Bonjour Ronald, pourrais-tu te présenter à nos lecteurs ?

Bonjour à tous, je m’appelle Ronald Ryfer, j’aurais 24 ans cette année. Je suis originaire de la Martinique mais je vis à Paris depuis maintenant 5 ans. Je suis un des co-fondateurs de Bakfull qui est une nouvelle marque de bière qui existe depuis Mai 2016, bien que le concept ait bientôt un an.

Quel a été ton parcours avant la création de Bakfull ?

Mon parcours n’a rien à voir avec la bière et le milieu de l’agroalimentaire *rires*. J’ai obtenu un baccalauréat Scientifique, puis j’ai fait un BTS Géomètre dans les Travaux Publics et j’ai terminé mes études par une Licence d’Urbanisme. Ensuite pendant un an et demi j’ai travaillé dans la fonction publique en tant que Technicien Urbaniste et Foncier.

D’où est partie l’aventure Bakfull ?

Aurélien (ndlr: Aurélien Filin, un des co-fondateurs et Président de Bakfull) et moi nous sommes des amateurs de bière, donc on se réunissait tous les week-ends pour boire de la bière chez lui et un jour, un vendredi du mois de Juin plus exactement, on s’est dit qu’il fallait qu’on fasse quelque chose, mais l’idée de base n’était pas de vendre de la bière. Au début on voulait vendre du bois bandé et après réflexion, on s’est dit « Pourquoi pas vendre une bière à base de bois bandé ? » et l’aventure Bakfull est née.

Pourquoi ce choix du bois bandé ?

On voulait un produit qui soit connu et typique de nos départements, des Antilles, car Aurélien est de la Guadeloupe et moi de la Martinique. Quand un vacancier, peu importe son origine, va en Martinique ou en Guadeloupe, il y a de fortes chances qu’il ait goûté au bois bandé, et c’est quelque chose qu’il apprécie entre autres pour ses vertus aphrodisiaques *rires*

D’où vous est venue la recette de la bière ?

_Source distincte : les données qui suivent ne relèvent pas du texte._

$ cat src/rtl/i2s_tx.sv
// Mono I2S transmitter: takes one offset-binary sample per frame over valid/ready and
// serialises it, sign-converted and left-aligned, onto both slots with a one-BCLK delay.
module i2s_tx #(
  parameter int unsigned IN_WIDTH   = 20,
  parameter int unsigned SLOT_WIDTH = 24,
  parameter int unsigned BCLK_DIV   = 4
) (
  input  logic                clk,
  input  logic                reset,
  input  logic [IN_WIDTH-1:0] sample_in,
  input  logic                sample_valid,
  output logic                sample_ready,
  output logic                bclk,
  output logic                lrclk,
  output logic                sdata,
  output logic                underrun
);

  localparam int unsigned CntW     = (BCLK_DIV > 1) ? $clog2(BCLK_DIV) : 1;
  localparam int unsigned FrameLen = 2 * SLOT_WIDTH;
  localparam int unsigned PosW     = $clog2(FrameLen);

  logic [CntW-1:0]       cnt_q, cnt_d;
  logic                  bclk_q, bclk_d;
  logic [PosW-1:0]       pos_q, pos_d;
  logic                  lrclk_q, lrclk_d;
  logic                  sdata_q, sdata_d;
  logic                  ready_q, ready_d;
  logic                  underrun_q, underrun_d;
  logic                  full_q, full_d;
  logic [SLOT_WIDTH-1:0] hold_q, hold_d;
  logic [SLOT_WIDTH-1:0] last_q, last_d;
  logic [FrameLen-1:0]   shreg_q, shreg_d;

  logic [IN_WIDTH-1:0]   signed_in;
  logic [SLOT_WIDTH-1:0] conv_word;
  logic [SLOT_WIDTH-1:0] load_word;
  logic [PosW-1:0]       pos_next;
  logic                  terminal, fall, load, accept;

  // Flipping the MSB turns the offset-binary mixer sum into two's complement.
  assign signed_in = {~sample_in[IN_WIDTH-1], sample_in[IN_WIDTH-2:0]};

  if (SLOT_WIDTH >= IN_WIDTH) begin : g_pad
    assign conv_word = SLOT_WIDTH'(signed_in) << (SLOT_WIDTH - IN_WIDTH);
  end else begin : g_trunc
    assign conv_word = signed_in[IN_WIDTH-1 -: SLOT_WIDTH];
  end

  assign terminal  = (cnt_q == CntW'(BCLK_DIV - 1));
  assign fall      = terminal && bclk_q;
  assign pos_next  = (pos_q == PosW'(FrameLen - 1)) ? '0 : pos_q + PosW'(1);
  assign load      = fall && (pos_next == PosW'(1));
  assign accept    = sample_valid && ready_q;
  assign load_word = full_q ? hold_q : last_q;

  always_comb begin
    cnt_d   = terminal ? '0 : cnt_q + CntW'(1);
    bclk_d  = terminal ? ~bclk_q : bclk_q;
    pos_d   = pos_q;
    lrclk_d = lrclk_q;
    sdata_d = sdata_q;
    shreg_d = shreg_q;
    last_d  = last_q;
    if (fall) begin
      pos_d   = pos_next;
      lrclk_d = (pos_next >= PosW'(SLOT_WIDTH));
      if (load) begin
        sdata_d = load_word[SLOT_WIDTH-1];
        shreg_d = {load_word, load_word} << 1;
        last_d  = load_word;
      end else begin
        sdata_d = shreg_q[FrameLen-1];
        shreg_d = shreg_q << 1;
      end
    end
  end

  // Ready comes back one edge after the holding register empties; a load that finds it
  // empty repeats the last word and flags an underrun.
  always_comb begin
    underrun_d = load && !full_q;
    ready_d    = accept ? 1'b0 : !full_q;
    full_d     = full_q;
    hold_d     = hold_q;
    if (accept) begin
      full_d = 1'b1;
      hold_d = conv_word;
    end else if (load) begin
      full_d = 1'b0;
    end
  end

  always_ff @(posedge clk or posedge reset) begin
    if (reset) begin
      cnt_q      <= '0;
      bclk_q     <= 1'b0;
      pos_q      <= '0;
      lrclk_q    <= 1'b0;
      sdata_q    <= 1'b0;
      ready_q    <= 1'b0;
      underrun_q <= 1'b0;
      full_q     <= 1'b0;
      hold_q     <= '0;
      last_q     <= '0;
      shreg_q    <= '0;
    end else begin
      cnt_q      <= cnt_d;
      bclk_q     <= bclk_d;
      pos_q      <= pos_d;
      lrclk_q    <= lrclk_d;
      sdata_q    <= sdata_d;
      ready_q    <= ready_d;
      underrun_q <= underrun_d;
      full_q     <= full_d;
      hold_q     <= hold_d;
      last_q     <= last_d;
      shreg_q    <= shreg_d;
    end
  end

  assign sample_ready = ready_q;
  assign bclk         = bclk_q;
  assign lrclk        = lrclk_q;
  assign sdata        = sdata_q;
  assign underrun     = underrun_q;

endmodule
## config.mk

```make
export PLATFORM = sky130hd
export DESIGN_NAME = frame_buf_ctrl_flat
export DESIGN_NICKNAME = d
export VERILOG_FILES = /design/src/rtl/frame_buf_ctrl_if.sv /design/src/rtl/frame_buf_ctrl.sv /design/src/flat_wrapper.sv
export SDC_FILE = /design/constraint.sdc
export NUM_CORES = 1
export LEC_CHECK = 0
export ABC_AREA = 1
export CAP_MARGIN = 20
export CORE_MARGIN = 2
export CORE_UTILIZATION = 50
export DETAILED_ROUTE_END_ITERATION = 16
export HOLD_SLACK_MARGIN = 0.12
export PLACE_DENSITY = 0.8
export SETUP_SLACK_MARGIN = 0.3
export SYNTH_ARGS = -nofsm -noshare
export SYNTH_HDL_FRONTEND = slang
export SYNTH_SLANG_ARGS = --single-unit
```

## constraint.sdc

```tcl
create_clock -name clk -period 5.1 [get_ports clk]
set_input_delay 1.53 -clock clk [delete_from_list [all_inputs] [get_ports clk]]
set_output_delay 1.53 -clock clk [all_outputs]
set_load 0.01 [all_outputs]
```

## src/rtl/frame_buf_ctrl_if.sv

```systemverilog
// rtl/frame_buf_ctrl_if.sv - capture stream, display stream and dual-port RAM bus of the frame buffer
interface frame_buf_ctrl_if #(
    parameter int RAM_WIDTH     = 8,
    parameter int RAM_ADDR_BITS = 14
);
    logic                     in_sof;
    logic                     in_valid;
    logic [RAM_WIDTH-1:0]     in_data;
    logic                     out_valid;
    logic                     out_ready;
    logic [RAM_WIDTH-1:0]     out_data;
    logic                     out_sof;
    logic                     out_eof;
    logic [RAM_ADDR_BITS-1:0] ram_addr_w;
    logic [RAM_WIDTH-1:0]     ram_data_w;
    logic                     ram_en_w;
    logic [RAM_ADDR_BITS-1:0] ram_addr_r;
    logic [RAM_WIDTH-1:0]     ram_data_r;

    modport slave (
        input  in_sof, in_valid, in_data, out_ready, ram_data_r,
        output out_valid, out_data, out_sof, out_eof,
               ram_addr_w, ram_data_w, ram_en_w, ram_addr_r
    );

    modport master (
        output in_sof, in_valid, in_data, out_ready, ram_data_r,
        input  out_valid, out_data, out_sof, out_eof,
               ram_addr_w, ram_data_w, ram_en_w, ram_addr_r
    );
endinterface

```

## src/rtl/frame_buf_ctrl.sv

```systemverilog
// rtl/frame_buf_ctrl.sv - ping-pong frame buffer controller with 2-entry read-latency FIFO
module frame_buf_ctrl #(
    parameter int RAM_WIDTH     = 8,
    parameter int RAM_ADDR_BITS = 14,
    parameter int FRAME_WORDS   = 8192
) (
    input  logic                 clk,
    input  logic                 rst,
    frame_buf_ctrl_if.slave      bus,
    output logic [7:0]           drop_cnt
);
    localparam int PW = RAM_ADDR_BITS - 1;
    localparam logic [PW-1:0] LAST = PW'(FRAME_WORDS - 1);

    typedef enum logic {W_IDLE, W_FILL} wstate_t;

    wstate_t         wstate, wstate_nxt;
    logic            wbank, wbank_nxt;
    logic [PW-1:0]   wptr, wptr_nxt, wr_idx;
    logic            wr_en, drop_evt, set_full;
    logic [1:0]      bank_full, bank_full_nxt;

    logic            rbank;
    logic [PW-1:0]   rptr;
    logic            rd_done;
    logic            inflight, inflight_sof, inflight_eof;
    logic            issue, pop, frame_end;

    logic [RAM_WIDTH+1:0] fifo_mem [2];
    logic                 head, tail;
    logic [1:0]           fifo_count;
    logic [RAM_WIDTH+1:0] head_word;

    always_comb begin
        wstate_nxt = wstate;
        wptr_nxt   = wptr;
        wbank_nxt  = wbank;
        wr_idx     = wptr;
        wr_en      = 1'b0;
        drop_evt   = 1'b0;
        set_full   = 1'b0;
        case (wstate)
            W_IDLE: begin
                if (bus.in_sof) begin
                    if (bank_full[wbank]) begin
                        drop_evt = 1'b1;
                    end else begin
                        wstate_nxt = W_FILL;
                        wptr_nxt   = '0;
                        wr_idx     = '0;
                        wr_en      = bus.in_valid;
                    end
                end
            end
            W_FILL: begin
                // A new sof restarts the same bank; its own pixel becomes word 0.
                if (bus.in_sof) begin
                    drop_evt = 1'b1;
                    wr_idx   = '0;
                    wptr_nxt = '0;
                end
                wr_en = bus.in_valid;
            end
            default: wstate_nxt = W_IDLE;
        endcase
        if (wr_en) begin
            if (wr_idx == LAST) begin
                set_full   = 1'b1;
                wbank_nxt  = ~wbank;
                wstate_nxt = W_IDLE;
                wptr_nxt   = '0;
            end else begin
                wptr_nxt = wr_idx + 1'b1;
            end
        end
    end

    assign bus.ram_en_w   = wr_en;
    assign bus.ram_addr_w = {wbank, wr_idx};
    assign bus.ram_data_w = bus.in_data;

    assign head_word     = fifo_mem[head];
    assign bus.out_valid = (fifo_count != 2'd0);
    assign bus.out_data  = head_word[RAM_WIDTH-1:0];
    assign bus.out_sof   = head_word[RAM_WIDTH+1];
    assign bus.out_eof   = head_word[RAM_WIDTH];
    assign bus.ram_addr_r = {rbank, rptr};

    assign pop       = bus.out_valid && bus.out_ready;
    assign frame_end = pop && head_word[RAM_WIDTH];
    // A word leaving this cycle frees a slot, which keeps the stream at one word per cycle.
    assign issue     = bank_full[rbank] && !rd_done &&
                       (((fifo_count + {1'b0, inflight}) < 2'd2) || pop);

    always_comb begin
        bank_full_nxt = bank_full;
        if (set_full)
            bank_full_nxt[wbank] = 1'b1;
        if (frame_end)
            bank_full_nxt[rbank] = 1'b0;
    end

    always_ff @(posedge clk) begin
        if (rst) begin
            wstate       <= W_IDLE;
            wbank        <= 1'b0;
            wptr         <= '0;
            bank_full    <= 2'b00;
            drop_cnt     <= 8'd0;
            rbank        <= 1'b0;
            rptr         <= '0;
            rd_done      <= 1'b0;
            inflight     <= 1'b0;
            inflight_sof <= 1'b0;
            inflight_eof <= 1'b0;
            head         <= 1'b0;
            tail         <= 1'b0;
            fifo_count   <= 2'd0;
            for (int i = 0; i < 2; i++)
                fifo_mem[i] <= '0;
        end else begin
            wstate    <= wstate_nxt;
            wbank     <= wbank_nxt;
            wptr      <= wptr_nxt;
            bank_full <= bank_full_nxt;
            if (drop_evt && drop_cnt != 8'hFF)
                drop_cnt <= drop_cnt + 8'd1;

            inflight     <= issue;
            inflight_sof <= (rptr == '0);
            inflight_eof <= (rptr == LAST);
            if (issue) begin
                if (rptr == LAST)
                    rd_done <= 1'b1;
                else
                    rptr <= rptr + 1'b1;
            end
            if (frame_end) begin
                rbank   <= ~rbank;
                rptr    <= '0;
                rd_done <= 1'b0;
            end

            if (inflight) begin
                fifo_mem[tail] <= {inflight_sof, inflight_eof, bus.ram_data_r};
                tail           <= ~tail;
            end
            if (pop)
                head <= ~head;
            case ({inflight, pop})
                2'b10:   fifo_count <= fifo_count + 2'd1;
                2'b01:   fifo_count <= fifo_count - 2'd1;
                default: fifo_count <= fifo_count;
            endcase
        end
    end
endmodule
```

## src/flat_wrapper.sv

```systemverilog
// flat-port wrapper written by rule: the top's interface ports become plain ports
module frame_buf_ctrl_flat 
#(
    parameter int RAM_WIDTH     = 8,
    parameter int RAM_ADDR_BITS = 14,
    parameter int FRAME_WORDS   = 8192
)
  (clk, rst, drop_cnt, bus_in_sof, bus_in_valid, bus_in_data, bus_out_ready, bus_ram_data_r, bus_out_valid, bus_out_data, bus_out_sof, bus_out_eof, bus_ram_addr_w, bus_ram_data_w, bus_ram_en_w, bus_ram_addr_r);
  frame_buf_ctrl_if #(.RAM_WIDTH(RAM_WIDTH), .RAM_ADDR_BITS(RAM_ADDR_BITS)) bus_i ();
  input  logic clk;
  input  logic rst;
  output logic [7:0] drop_cnt;
  input wire logic [$bits(bus_i.in_sof)-1:0] bus_in_sof;
  input wire logic [$bits(bus_i.in_valid)-1:0] bus_in_valid;
  input wire logic [$bits(bus_i.in_data)-1:0] bus_in_data;
  input wire logic [$bits(bus_i.out_ready)-1:0] bus_out_ready;
  input wire logic [$bits(bus_i.ram_data_r)-1:0] bus_ram_data_r;
  output wire logic [$bits(bus_i.out_valid)-1:0] bus_out_valid;
  output wire logic [$bits(bus_i.out_data)-1:0] bus_out_data;
  output wire logic [$bits(bus_i.out_sof)-1:0] bus_out_sof;
  output wire logic [$bits(bus_i.out_eof)-1:0] bus_out_eof;
  output wire logic [$bits(bus_i.ram_addr_w)-1:0] bus_ram_addr_w;
  output wire logic [$bits(bus_i.ram_data_w)-1:0] bus_ram_data_w;
  output wire logic [$bits(bus_i.ram_en_w)-1:0] bus_ram_en_w;
  output wire logic [$bits(bus_i.ram_addr_r)-1:0] bus_ram_addr_r;
  assign bus_i.in_sof = bus_in_sof;
  assign bus_i.in_valid = bus_in_valid;
  assign bus_i.in_data = bus_in_data;
  assign bus_i.out_ready = bus_out_ready;
  assign bus_i.ram_data_r = bus_ram_data_r;
  assign bus_out_valid = bus_i.out_valid;
  assign bus_out_data = bus_i.out_data;
  assign bus_out_sof = bus_i.out_sof;
  assign bus_out_eof = bus_i.out_eof;
  assign bus_ram_addr_w = bus_i.ram_addr_w;
  assign bus_ram_data_w = bus_i.ram_data_w;
  assign bus_ram_en_w = bus_i.ram_en_w;
  assign bus_ram_addr_r = bus_i.ram_addr_r;
  frame_buf_ctrl #(.RAM_WIDTH(RAM_WIDTH), .RAM_ADDR_BITS(RAM_ADDR_BITS), .FRAME_WORDS(FRAME_WORDS)) u_core (.clk(clk), .rst(rst), .bus(bus_i), .drop_cnt(drop_cnt));
endmodule
```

Au départ c’est une bière aromatique au bois bandé, grenade et ananas, mais avant de trouver les ingrédients on a fait à peu près huit dégustations qui ont eu lieu chez Aurélien, chez moi, chez un ami par exemple. La dernière était au VIP Room où on a validé la recette à base de grenade, ananas, bois bandé, mais avant ça on a changé la recette trois ou quatre fois.

Bakfull est une bière « chabine », contrairement aux habituelles « brunes » ou « blondes ». Pourquoi cette dénomination ?

On voulait vraiment que tout dans Bakfull soit représentatif des Antilles : le logo, le nom, l’aromatisation sont vraiment symboliques. Le bois bandé représente la chaleur des îles, le mot « chabine » est propre à notre créole et à nos îles, et pour le logo on s’est inspiré du diable rouge du carnaval qui est aussi un élément de notre culture caribéenne. C’est pour tout ça qu’on a choisi le mot « chabine ».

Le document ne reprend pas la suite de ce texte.